FAO Regional Office for Asia and the Pacific

On World Food Day, Asia and the Pacific prepare agriculture for climate change

Model Farmers from five countries receive FAO awards for innovation in agriculture

17/10/2016 Bangkok, Thailand

In the Asia-Pacific region, increasingly prone to climate related disasters, droughts and floods, adapting agriculture to climate change requires immediate action, the UN’s Food and Agriculture Organization announced today.

“We can see that climate change is happening, and we know that our food and agriculture systems must change too,” said Kundhavi Kadiresan, Assistant Director-General and FAO Regional Representative for Asia and the Pacific. “Hunger, poverty and climate change need to be tackled together.
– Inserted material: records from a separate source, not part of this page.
File: src/flat_wrapper.sv
// flat-port wrapper written by rule: the top's interface ports become plain ports
module cp0_int_flat import cp0_pkg::*;
#(
   parameter logic [31:0] PRID = PRID_DEFAULT
)
  (clk, reset, bus_rd_addr, bus_wr_addr, bus_wdata, bus_we, bus_pc, bus_bd, bus_exc_code, bus_hw_int, bus_eret, bus_rdata, bus_int_req, bus_epc);
  cp0_int_if bus_i ();
  input  logic clk;
  input  logic reset;
  input wire logic [$bits(bus_i.rd_addr)-1:0] bus_rd_addr;
  input wire logic [$bits(bus_i.wr_addr)-1:0] bus_wr_addr;
  input wire logic [$bits(bus_i.wdata)-1:0] bus_wdata;
  input wire logic [$bits(bus_i.we)-1:0] bus_we;
  input wire logic [$bits(bus_i.pc)-1:0] bus_pc;
  input wire logic [$bits(bus_i.bd)-1:0] bus_bd;
  input wire logic [$bits(bus_i.exc_code)-1:0] bus_exc_code;
  input wire logic [$bits(bus_i.hw_int)-1:0] bus_hw_int;
  input wire logic [$bits(bus_i.eret)-1:0] bus_eret;
  output wire logic [$bits(bus_i.rdata)-1:0] bus_rdata;
  output wire logic [$bits(bus_i.int_req)-1:0] bus_int_req;
  output wire logic [$bits(bus_i.epc)-1:0] bus_epc;
  assign bus_i.rd_addr = bus_rd_addr;
  assign bus_i.wr_addr = bus_wr_addr;
  assign bus_i.wdata = bus_wdata;
  assign bus_i.we = bus_we;
  assign bus_i.pc = bus_pc;
  assign bus_i.bd = bus_bd;
  assign bus_i.exc_code = bus_exc_code;
  assign bus_i.hw_int = bus_hw_int;
  assign bus_i.eret = bus_eret;
  assign bus_rdata = bus_i.rdata;
  assign bus_int_req = bus_i.int_req;
  assign bus_epc = bus_i.epc;
  cp0_int #(.PRID(PRID)) u_core (.clk(clk), .reset(reset), .bus(bus_i));
endmodule
File: config.mk
export PLATFORM = sky130hd
export DESIGN_NAME = cp0_int_flat
export DESIGN_NICKNAME = d
export VERILOG_FILES = /design/src/rtl/cp0_int_pkg.sv /design/src/rtl/cp0_int_if.sv /design/src/rtl/cp0_int_arb.sv /design/src/rtl/cp0_int.sv /design/src/flat_wrapper.sv
export SDC_FILE = /design/constraint.sdc
export NUM_CORES = 1
export LEC_CHECK = 0
export CORE_MARGIN = 8
export CORE_UTILIZATION = 25
export CTS_CLUSTER_SIZE = 8
export DETAILED_ROUTE_END_ITERATION = 10
export PLACE_DENSITY_LB_ADDON = 0.08
export SLEW_MARGIN = 20
export SYNTH_ARGS = -nofsm -noshare
export SYNTH_HDL_FRONTEND = slang
export SYNTH_SLANG_ARGS = --single-unit
export TNS_END_PERCENT = 100
File: constraint.sdc
create_clock -name clk -period 2.8 [get_ports clk]
set_clock_uncertainty 0.05 [all_clocks]
set_input_delay 0.84 -clock clk [delete_from_list [all_inputs] [get_ports clk]]
set_output_delay 0.84 -clock clk [all_outputs]
set_load 0.02 [all_outputs]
In fact if we don’t act, we will most certainly undo the gains we’ve made, where our Asia-Pacific region reduced hunger by half over the last 25 years. We cannot afford to let the happen – we must become the zero hunger generation.”

Kadiresan was speaking at the opening of FAO’s regional Asia-Pacific observance of World Food Day in Bangkok, Thailand. The theme of this year’s World Food Day is “Climate is changing. Food and agriculture must too.”
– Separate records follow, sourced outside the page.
==> config.mk <==
export PLATFORM = sky130hd
export DESIGN_NAME = onewire_byte_reader
export DESIGN_NICKNAME = d
export VERILOG_FILES = /design/src/rtl/onewire_pkg.sv /design/src/rtl/onewire_bus_sync.sv /design/src/rtl/onewire_byte_reader.sv
export SDC_FILE = /design/constraint.sdc
export NUM_CORES = 1
export LEC_CHECK = 0
export ABC_AREA = 0
export CORE_MARGIN = 4
export CORE_UTILIZATION = 60
export DETAILED_ROUTE_END_ITERATION = 16
export GPL_TIMING_DRIVEN = 0
export PLACE_DENSITY = 0.83
export SKIP_LAST_GASP = 1
export SYNTH_ARGS = -nofsm -noshare
export SYNTH_HDL_FRONTEND = slang
export SYNTH_SLANG_ARGS = --single-unit
==> constraint.sdc <==
create_clock -name clk -period 2.75 [get_ports clk]
set_input_delay 0.6875 -clock clk [delete_from_list [all_inputs] [get_ports clk]]
set_output_delay 0.6875 -clock clk [all_outputs]
set_load 0.05 [all_outputs]
==> src/rtl/onewire_pkg.sv <==
// ============================================================================
// Module : onewire_pkg
// Brief  : Shared 1-Wire timing defaults, reader state encoding and command bytes
// Rev    : 1.0  initial release
// ============================================================================
`default_nettype none

package onewire_pkg;

    // Read-slot timing defaults, 1 clk tick = 1 us
    localparam int c_T_LOW_DEF    = 2;
    localparam int c_T_SAMPLE_DEF = 13;
    localparam int c_T_SLOT_DEF   = 60;
    localparam int c_T_REC_DEF    = 11;

    // Byte reader state encoding
    localparam logic [1:0] c_ST_IDLE     = 2'd0;
    localparam logic [1:0] c_ST_SLOT     = 2'd1;
    localparam logic [1:0] c_ST_RECOVERY = 2'd2;
    localparam logic [1:0] c_ST_DONE     = 2'd3;

    // Skip-command sender constants
    localparam logic [7:0] c_CMD_SKIP_ROM  = 8'hCC;
    localparam int         c_T_WRITE0_LOW  = 60;
    localparam int         c_T_WRITE1_LOW  = 6;

    function automatic int f_max(input int a, input int b);
        return (a > b) ? a : b;
    endfunction

endpackage

`default_nettype wire

==> src/rtl/onewire_bus_sync.sv <==
// ============================================================================
// Module : onewire_bus_sync
// Brief  : Two-flop synchronizer for the open-drain bus; idles high (released)
// Rev    : 1.0  initial release
// ============================================================================
`default_nettype none

module onewire_bus_sync (
    input  logic clk,
    input  logic rst,
    input  logic i_async,
    output logic o_sync
);

    logic r_meta;
    logic r_sync;

    always_ff @(posedge clk) begin
        if (rst) begin
            r_meta <= 1'b1;
            r_sync <= 1'b1;
        end else begin
            r_meta <= i_async;
            r_sync <= r_meta;
        end
    end

    assign o_sync = r_sync;

endmodule

`default_nettype wire

==> src/rtl/onewire_byte_reader.sv <==
// ============================================================================
// Module : onewire_byte_reader
// Brief  : Reads one byte (LSB first) as eight 1-Wire read slots
// Rev    : 1.0  initial release
// ============================================================================
`default_nettype none

module onewire_byte_reader
    import onewire_pkg::*;
#(
    parameter int T_LOW    = c_T_LOW_DEF,
    parameter int T_SAMPLE = c_T_SAMPLE_DEF,
    parameter int T_SLOT   = c_T_SLOT_DEF,
    parameter int T_REC    = c_T_REC_DEF
) (
    input  logic       clk,
    input  logic       rst,
    input  logic       en_byte_reader,
    input  logic       bus,
    output logic       master_pull_low,
    output logic       done_byte_reading,
    output logic [7:0] data_out
);

    localparam int c_CNT_W = $clog2(f_max(f_max(T_SLOT, T_REC), 2));

    localparam logic [c_CNT_W-1:0] c_LOW_CMP   = c_CNT_W'(T_LOW);
    localparam logic [c_CNT_W-1:0] c_SAMPLE_AT = c_CNT_W'(T_SAMPLE);
    localparam logic [c_CNT_W-1:0] c_SLOT_LAST = c_CNT_W'(T_SLOT - 1);
    localparam logic [c_CNT_W-1:0] c_REC_LAST  = c_CNT_W'(T_REC - 1);

    generate
        if (!((T_LOW < T_SAMPLE) && (T_SAMPLE < T_SLOT))) begin : g_bad_timing
            $error("onewire_byte_reader: requires T_LOW < T_SAMPLE < T_SLOT");
        end
    endgenerate

    logic [1:0]         r_state;
    logic [1:0]         w_next_state;
    logic [c_CNT_W-1:0] r_slot_cnt;
    logic [c_CNT_W-1:0] w_next_cnt;
    logic [2:0]         r_bit_idx;
    logic [2:0]         w_next_bit;
    logic [7:0]         r_shift;
    logic [7:0]         r_data;
    logic               r_pull;
    logic               r_done;
    logic               w_bus_sync;
    logic               w_pull_next;
    logic               w_done_next;
    logic               w_sample;
    logic               w_load;

    onewire_bus_sync u_bus_sync (
        .clk     (clk),
        .rst     (rst),
        .i_async (bus),
        .o_sync  (w_bus_sync)
    );

    // State, counters and datapath registers
    always_ff @(posedge clk) begin
        if (rst) begin
            r_state    <= c_ST_IDLE;
            r_slot_cnt <= '0;
            r_bit_idx  <= '0;
            r_shift    <= '0;
            r_data     <= 8'h00;
            r_pull     <= 1'b0;
            r_done     <= 1'b0;
        end else begin
            r_state    <= w_next_state;
            r_slot_cnt <= w_next_cnt;
            r_bit_idx  <= w_next_bit;
            r_pull     <= w_pull_next;
            r_done     <= w_done_next;
            if (w_sample) begin
                r_shift[r_bit_idx] <= w_bus_sync;
            end
            if (w_load) begin
                r_data <= r_shift;
            end
        end
    end

    // Next-state logic; dropping the enable mid-byte returns straight to IDLE
    always_comb begin
        w_next_state = r_state;
        w_next_cnt   = r_slot_cnt;
        w_next_bit   = r_bit_idx;
        case (r_state)
            c_ST_IDLE: begin
                if (en_byte_reader) begin
                    w_next_state = c_ST_SLOT;
                    w_next_cnt   = '0;
                    w_next_bit   = '0;
                end
            end
            c_ST_SLOT: begin
                if (!en_byte_reader) begin
                    w_next_state = c_ST_IDLE;
                    w_next_cnt   = '0;
                    w_next_bit   = '0;
                end else if (r_slot_cnt == c_SLOT_LAST) begin
                    w_next_state = c_ST_RECOVERY;
                    w_next_cnt   = '0;
                end else begin
                    w_next_cnt   = r_slot_cnt + 1'b1;
                end
            end
            c_ST_RECOVERY: begin
                if (!en_byte_reader) begin
                    w_next_state = c_ST_IDLE;
                    w_next_cnt   = '0;
                    w_next_bit   = '0;
                end else if (r_slot_cnt == c_REC_LAST) begin
                    w_next_cnt = '0;
                    if (r_bit_idx == 3'd7) begin
                        w_next_state = c_ST_DONE;
                    end else begin
                        w_next_state = c_ST_SLOT;
                        w_next_bit   = r_bit_idx + 3'd1;
                    end
                end else begin
                    w_next_cnt = r_slot_cnt + 1'b1;
                end
            end
            default: begin
                w_next_state = c_ST_IDLE;
                w_next_cnt   = '0;
                w_next_bit   = '0;
            end
        endcase
    end

    // Outputs are decoded from the next state so the registered copies line up with the state
    always_comb begin
        w_pull_next = (w_next_state == c_ST_SLOT) && (w_next_cnt < c_LOW_CMP);
        w_done_next = (w_next_state == c_ST_DONE);
        w_sample    = (r_state == c_ST_SLOT) && (r_slot_cnt == c_SAMPLE_AT);
        w_load      = (r_state == c_ST_RECOVERY) && (w_next_state == c_ST_DONE);
    end

    assign master_pull_low   = r_pull;
    assign done_byte_reading = r_done;
    assign data_out          = r_data;

endmodule

`default_nettype wire
# ---- After elaboration in Yosys (flattened, before gate mapping)
# Cells that the tools add are included.
dict set report classes {
  n_eq_ne 12
  div_mod_pow 0
  n_bitwise 0
  n_mux 22
  addsub 2
  shift 0
  reduce_logical 6
  order_cmp 3
  n_mul 0
}
# op count
set op_table {}
lappend op_table {{$mux 6} 5}
lappend op_table {{$pmux 6 s3} 1}
lappend op_table {{$mux 3} 5}
lappend op_table {{$eq 6x4->1 const B} 2}
lappend op_table {{$mux 2} 6}
lappend op_table {{$pmux 3 s3} 1}
lappend op_table {{$bwmux 8} 1}
lappend op_table {{$add 6x1->6 const B} 1}
lappend op_table {{$eq 6x6->1 const B} 1}
lappend op_table {{$lt 6x2->1 const B} 1}
lappend op_table {{$ne 3x3->1 const B} 2}
lappend op_table {{$pmux 2 s3} 1}
lappend op_table {{$eq 2x1->1 const B} 2}
lappend op_table {{$eq 2x2->1 const B} 2}
lappend op_table {{$logic_and 1x1->1} 4}
lappend op_table {{$lt 3x4->1 const B} 1}
lappend op_table {{$ne 2x2->1 const B} 2}
lappend op_table {{$reduce_and 4->1} 1}
lappend op_table {{$add 3x1->3 const B} 1}
lappend op_table {{$demux 1 s3} 1}
lappend op_table {{$eq 3x3->1 const B} 1}
lappend op_table {{$ge 3x1->1 const B} 1}
lappend op_table {{$logic_not 2->1} 1}
lappend op_table {{$mux 1} 1}
dict set report word_totals {
  mem_count 0
  latchBits 0
  input_bits 4
  mem_bits_ro 0
  ff_bits 31
  out_inout_bits 10
  mem_bits_rw 0
}

# ---- Depth between registers and ports, before layout
dict set report logic_depth {
  word_depth 7
  ltp_mapped 7
  ltp_nobuf 7
}

# ---- Modules after synthesis
# Synthesis repeated with hierarchy kept, for this count alone.
dict set report unflattened {
  hier_cells 168
  hier_area_um2 1524.0
}
# module area_each_um2 n_inst seq_area_each_um2 cells_per_inst
set by_module_without_submodules {}
lappend by_module_without_submodules {onewire_byte_reader 1471.4 1 580.6 164}
lappend by_module_without_submodules {onewire_bus_sync 52.6 1 40.0 4}

# ---- Worst setup path before layout
# Ideal clock, no wire load.
dict set report synth_path {
  path_type {input -> register}
  startpoint {input rst}
  endpoint {register r_pull (netlist: master_pull_low)}
  arrival_ps 1759
  slack_ps 904
  cell_stages 6
  path_buffers 1
  path_cell_list {clkbuf_1 -> nand2b_1 -> a311o_1 -> o31ai_2 -> nand2_1 -> nor4b_2}
}
# item line_no
set synth_lines {}
lappend synth_lines {{start: declaration} onewire_byte_reader.sv:17} ;# input logic rst,
lappend synth_lines {{end signal: assignment} onewire_byte_reader.sv:75} ;# r_pull <= w_pull_next;
lappend synth_lines {{end: declaration} onewire_byte_reader.sv:46} ;# logic r_pull;

# ---- Worst setup path in the final report
dict set report layout_path {
  startpoint {input en_byte_reader}
  endpoint {register r_slot_cnt[2]}
}
dict set report layout_between {
  elab_chain_cells 2
  elab_cells_between_ends 4
  cone_classes {mux (4)}
}
# item line_no
set layout_rtl {}
lappend layout_rtl {{start: declaration} onewire_byte_reader.sv:18} ;# input logic en_byte_reader,
lappend layout_rtl {{$mux 6 (on tied branches)} {onewire_byte_reader.sv:112, onewire_byte_reader.sv:93, onewire_byte_reader.sv:100}}
lappend layout_rtl {{$pmux 6 s3 (*)} onewire_byte_reader.sv:91} ;# case (r_state)
lappend layout_rtl {{end signal: assignment} onewire_byte_reader.sv:73} ;# r_slot_cnt <= w_next_cnt;
lappend layout_rtl {{end: declaration} onewire_byte_reader.sv:40} ;# logic [c_CNT_W-1:0] r_slot_cnt;
# Every way passes the cells marked *; elsewhere a longest branch is shown, timed or not.
# A chain may end at the register's enable or synchronous reset.

==> reports/results.ini <==
[outcome]
outcome = completed

[grt]
initial_antenna_violation_count = 0
track_usage_pct = 20.9
grt_overflow_total = 0
grt_pass1_vias = 1151
grt_pass1_wl_um = 5290
largest_net_degree_at_the_start_of_global_routing = 11

[drt]
route.detailed.wl_per_inst_um = 15.1
drt-pass1-iter-count = 4
via_per_inst = 5.97
final_antenna_net_count = 0
drc = 0
via_count = 1260
routed_wl_um = 3180
initialDrtViolationCount = 75

[synthesis]
yosys_top_cell_area_share_pct = 40.2
post_synth_edffs = 0
synthesis.area_per_instance_um2 = 9.58
top_post_synthesis_cells_by_count = sky130_fd_sc_hd__dfxtp_1, sky130_fd_sc_hd__nor2_1, sky130_fd_sc_hd__mux2i_1
synthArstFlopShare_pct = 0
yosysSeqAreaShare_pct = 40.2
synthFlopType = sky130_fd_sc_hd__dfxtp_1
synth-warning-count = 0
synth.net_count = 170
synthTopCellsByArea = sky130_fd_sc_hd__dfxtp_1, sky130_fd_sc_hd__mux2i_1, sky130_fd_sc_hd__nor2_1
ys_types = 49
synth_area_leader_cell = sky130_fd_sc_hd__dfxtp_1
synthMostInstantiatedCell = sky130_fd_sc_hd__dfxtp_1
synth_area_um2 = 1540
postSynthCellCount = 161
synth.ff_latch_count = 31

[power]
net-switching-power_mw = 0.189
total_leakage_power_nw = 0.725
internal_power_mw = 0.683
p_clk_share_pct = 42.9
power.density_nw_per_um2 = 488
comb_power_share_pct = 4.8
total_power_mw = 0.872
power_switching_share_pct = 21.7
power.share.sequential_pct = 52.3
vdd_drop_max_mv = 0.494

[floorplan]
num_rows = 18
dieWidth_um = 58.7
starting_density_of_the_core_pct = 62.8
design.core.area_um2 = 2450
pin_count = 14
die-area_um2 = 3450
die_h_um = 58.7

[critical_path]
timing.critical_path.from_type = input pin
cp.arrival_ns = 2.62
end_kind = flop
startpoint_of_the_worst_setup_timing_path = en_byte_reader
cp_data_required_time_ns = 3.04
path_max_fanout = 8
path_class = input pin to flop
worst_r2r_startpoint = r_slot_cnt[1]

[timing]
hold_viol_final = 0
hold_slack_ns = 0.418
setup_viol = 0
unrepaired_setup_endpoints_after_global_routing = false
fin_skew_ns = 0.00325
final.period_utilization_pct = 84.8
achievable-frequency_ghz = 0.429
worst_slew_pin_slew_ns = 0.881
finalWorstPathRequiredPeriod_ns = 2.33
worst_slack_ns = 0.417
slew-limit-headroom_pct = 40.8
setup_tns_ns = 0
slew_viol_final = 0

[placed_design]
last_weighted_congestion_value_of_the_routability_driven_placer = 0.882
hpwlAfterDp_um = 2290
portBuffers = 12
placement.cell_area_um2 = 1700
post-place-ws_ns = 0.117
dp_cells = 203

[clock_tree]
cts_tree = done
clock_path_buffers = 2
cts_buffers = 5
cts.sink_count = 31
post_cts.resized_instances = 0
root_buffer = sky130_fd_sc_hd__clkbuf_4
clkSlewWorstSetupHoldPaths_ns = 0.10
cts_hold_buffers = 0
cts_max_level = 2
clk_latency_worst_skew_pair_ns = 0.33
post-cts-setup-buffer-count = 0

[finish]
antenna_cells = 0
design.final.nets = 189
final_layout_size_suffix_gt1_share_pct = 14.4
final_core_utilization_pct = 72.8
area_growth_syn_to_layout_pct = 15.8
layoutNonFillerInstCount = 211
final_design_area_no_fill_um2 = 1790

[min_path]
hold_path.startpoint = u_bus_sync.r_meta
hp-class = flop to flop

[run]
maxCapViolCount = 0

==> cell type report <==
type / count / area [um2]
inverters: 3 / 11.3
flip-flops and latches: 31 / 621
fillers: 187 / 668
repair buffers: 12 / 120
clock inverters: 2 / 35.0
plain buffers: 9 / 47.5
well taps: 30 / 37.5
clock buffers: 6 / 51.3
multi-input cells: 118 / 863
==> registers in the layout, indices dropped and copies added (netlist names), 2 cells and up <==
name and cells:
r_bit_idx 3, r_state 2, r_slot_cnt 6, data_out 8, r_shift 8
==> cells by family (layout without fill, tap and decap cells) <==
logic type | after synthesis | after routing | synth area share [%]
simple gates | 67 | 67 | 25.7
flops | 31 | 31 | 40.2
compound gates | 30 | 30 | 15.9
mux | 15 | 15 | 9.73
buf+inv | 12 | 32 | 3.81
fa+ha+maj | 5 | 5 | 4.06
xor+xnor | 1 | 1 | 0.568
==> cells in the final DEF (no fill, tap or decap), types with 2 or more instances in the layout <==
master	netlist	layout
sky130_fd_sc_hd__and3_1	4	4
sky130_fd_sc_hd__a21oi_1	5	5
sky130_fd_sc_hd__nor2_1	22	22
sky130_fd_sc_hd__clkbuf_1	5	5
sky130_fd_sc_hd__o21ai_0	5	5
sky130_fd_sc_hd__a31oi_1	2	2
sky130_fd_sc_hd__nand3b_1	2	2
sky130_fd_sc_hd__inv_1	3	3
sky130_fd_sc_hd__nor3_1	2	2
sky130_fd_sc_hd__mux2i_1	15	15
sky130_fd_sc_hd__dfxtp_1	31	31
sky130_fd_sc_hd__nand2b_1	2	2
sky130_fd_sc_hd__buf_2	2	2
sky130_fd_sc_hd__clkdlybuf4s50_1	0	12
sky130_fd_sc_hd__a211oi_1	3	3
sky130_fd_sc_hd__nor3b_1	3	3
sky130_fd_sc_hd__or2_2	2	2
sky130_fd_sc_hd__clkbuf_4	0	5
sky130_fd_sc_hd__nand2_1	10	10
sky130_fd_sc_hd__ha_1	5	5
sky130_fd_sc_hd__a41oi_1	2	2
sky130_fd_sc_hd__nor2b_1	3	3
sky130_fd_sc_hd__nand4b_1	2	2
sky130_fd_sc_hd__a311oi_1	2	2
sky130_fd_sc_hd__nand3_1	3	3
==> metal layers <==
layer	vias to the layer above	wire length, um	global-route usage [%]
met5	-	0	0
met4	0	70	10.0
met3	8	175	6.58
met2	37	1540	33.8
met1	594	1400	25.3
li1	621	-	-
==> path summary, 6_finish.rpt <==
kind	end	cells after the start	slack, ns
worst max-delay path	r_slot_cnt[2]	5	0.42
worst min-delay path	u_bus_sync.o_sync	1	0.42
worst max register to register	master_pull_low	6	0.69
worst min register to register	u_bus_sync.o_sync	1	0.42
==> worst max-delay path, stage by stage <==
cell and delay [ns]:
sky130_fd_sc_hd__clkdlybuf4s50_1 0.57, sky130_fd_sc_hd__nor3_1 0.79, sky130_fd_sc_hd__o21ai_0 0.20, sky130_fd_sc_hd__nor2_1 0.22, sky130_fd_sc_hd__o21ba_1 0.15
==> power groups by stage <==
stage	logic [mW]	clock network, mW	registers, mW
2_1_floorplan	0.0254	0	0.469
3_3_place_gp	0.0406	0	0.466
3_5_place_dp	0.0418	0	0.466
4_1_cts	0.0421	0.381	0.456
5_1_grt	0.0458	0.405	0.457
6_report	0.0421	0.374	0.456
Power figures use the tool's default switching activity.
The regional event was graced by the presence of Her Royal Highness, Princess Maha Chakri Sirindhorn of Thailand, during which Her Royal Highness graciously accepted the invitation of FAO Director-General, José Graziano da Silva, to become FAO Special Ambassador for Zero Hunger. “Those who are already food insecure and lack coping capacity are, and will be, the most vulnerable to the impacts of climate change,” Her Royal Highness said. “As Special Ambassador for Zero Hunger, I strongly support FAO in its efforts toward helping governments and partners to strengthen the resilience of rural livelihoods and agricultural producers as we adapt to the realities of climate change.”
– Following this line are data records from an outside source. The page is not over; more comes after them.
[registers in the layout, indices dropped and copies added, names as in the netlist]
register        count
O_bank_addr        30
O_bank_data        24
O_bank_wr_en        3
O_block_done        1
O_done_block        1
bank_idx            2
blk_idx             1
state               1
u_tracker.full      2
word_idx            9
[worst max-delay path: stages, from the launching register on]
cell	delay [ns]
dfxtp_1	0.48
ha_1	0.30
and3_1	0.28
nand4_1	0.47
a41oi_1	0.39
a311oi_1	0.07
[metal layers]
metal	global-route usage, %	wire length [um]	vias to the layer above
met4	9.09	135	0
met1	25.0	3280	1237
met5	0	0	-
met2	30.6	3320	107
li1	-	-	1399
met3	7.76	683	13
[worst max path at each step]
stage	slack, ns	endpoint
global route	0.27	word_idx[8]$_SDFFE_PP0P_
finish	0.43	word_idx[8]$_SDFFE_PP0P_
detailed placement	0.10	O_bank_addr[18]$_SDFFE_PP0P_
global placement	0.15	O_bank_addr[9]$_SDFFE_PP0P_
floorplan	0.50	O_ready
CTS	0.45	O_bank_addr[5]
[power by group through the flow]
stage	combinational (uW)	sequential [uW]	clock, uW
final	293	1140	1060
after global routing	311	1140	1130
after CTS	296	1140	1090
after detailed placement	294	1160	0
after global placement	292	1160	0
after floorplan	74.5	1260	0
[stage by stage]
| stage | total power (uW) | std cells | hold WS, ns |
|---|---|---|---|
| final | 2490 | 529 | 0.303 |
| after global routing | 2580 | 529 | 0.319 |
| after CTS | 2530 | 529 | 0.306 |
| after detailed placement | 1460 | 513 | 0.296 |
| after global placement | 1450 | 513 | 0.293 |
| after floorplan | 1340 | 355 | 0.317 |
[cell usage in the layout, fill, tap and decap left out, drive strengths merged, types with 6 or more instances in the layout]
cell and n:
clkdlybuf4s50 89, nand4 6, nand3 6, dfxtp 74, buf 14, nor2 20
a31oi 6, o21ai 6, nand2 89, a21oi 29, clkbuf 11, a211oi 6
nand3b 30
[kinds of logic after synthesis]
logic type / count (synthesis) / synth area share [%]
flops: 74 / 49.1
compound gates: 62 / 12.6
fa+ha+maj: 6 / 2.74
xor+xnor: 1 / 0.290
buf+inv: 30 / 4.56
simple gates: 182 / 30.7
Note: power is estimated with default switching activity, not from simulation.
$ cat config.mk
export PLATFORM = sky130hd
export DESIGN_NAME = bpsk_mod
export DESIGN_NICKNAME = d
export VERILOG_FILES = /design/src/rtl/bpsk_mod.sv
export SDC_FILE = /design/constraint.sdc
export NUM_CORES = 1
export LEC_CHECK = 0
export CAP_MARGIN = 20
export CELL_PAD_IN_SITES_DETAIL_PLACEMENT = 1
export CELL_PAD_IN_SITES_GLOBAL_PLACEMENT = 1
export CORE_ASPECT_RATIO = 0.8
export CORE_MARGIN = 2
export CORE_UTILIZATION = 44
export DETAILED_ROUTE_END_ITERATION = 8
export GPL_TIMING_DRIVEN = 0
export PLACE_DENSITY_LB_ADDON = 0.1
export SYNTH_ARGS = -nofsm -noshare
export SYNTH_HDL_FRONTEND = slang
export SYNTH_SLANG_ARGS = --single-unit
$ cat constraint.sdc
create_clock -name clk -period 3.5 [get_ports clk]
set_input_delay 0.35 -clock clk [delete_from_list [all_inputs] [get_ports clk]]
set_output_delay 0.35 -clock clk [all_outputs]
set_load 0.05 [all_outputs]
The Princess also presented FAO awards to ‘model farmers’ from five countries where their innovation and inclusive agricultural practices have improved their lives and the lives of others. The farmers hailed from Fiji, Mongolia, Pakistan, Thailand and Viet Nam. 

Asia-Pacific World Food Day keynote speaker, Carmela Locsin, Director-General of the Sustainable Development and Climate Change Department at the Asian Development Bank, said ADB is working with governments and partners to counter the effects of climate change. “ADB’s President has pledged to double our investment in climate change mitigation and adaptation to US$ six billion by 2020, from US$ three billion today. Of this, US$ two billion is targeted for climate change adaptation, a significant part of which will be in the agriculture sector,” Locsin said.

Climate change a threat to food security, particularly in Asia and the Pacific

Climate change is a fundamental threat to global food security and is already undermining crop yields in many parts of the world. Rising temperatures, changing rainfall patterns and extreme weather events are affecting our ability to produce the food we need. In Asia and the Pacific, the region expected to see some of the highest population growth in the decades ahead, action must be taken now. “To address this wicked problem, bold action is necessary,” said Kadiresan. “Business as usual just won’t cut it. Today – not tomorrow – is the time for action.”

Today, at FAO headquarters in Rome, Italy, release of the 2016 State of Food and Agriculture Report further underlined the urgent need for a way forward to adapt agriculture to climate change.

The report warns that agricultural sectors face a unique challenge, namely to produce more food while reducing greenhouse gas emissions caused by food production. The ‘SOFA’ report warns that adverse impacts from climate change will worsen with time. It calls for immediate action to set in process a global transformation to sustainable food and agriculture.

Indeed international action is underway. Last December, countries from all over the world met at COP21 to finalize the Paris Agreement on Climate Change. For the first time, all countries have committed to do their part to respond to climate change. That agreement will enter into force next month and a follow-up meeting COP22 in Morocco will be the next step for governments to translate these commitments into action. FAO is working with member countries to help them do so.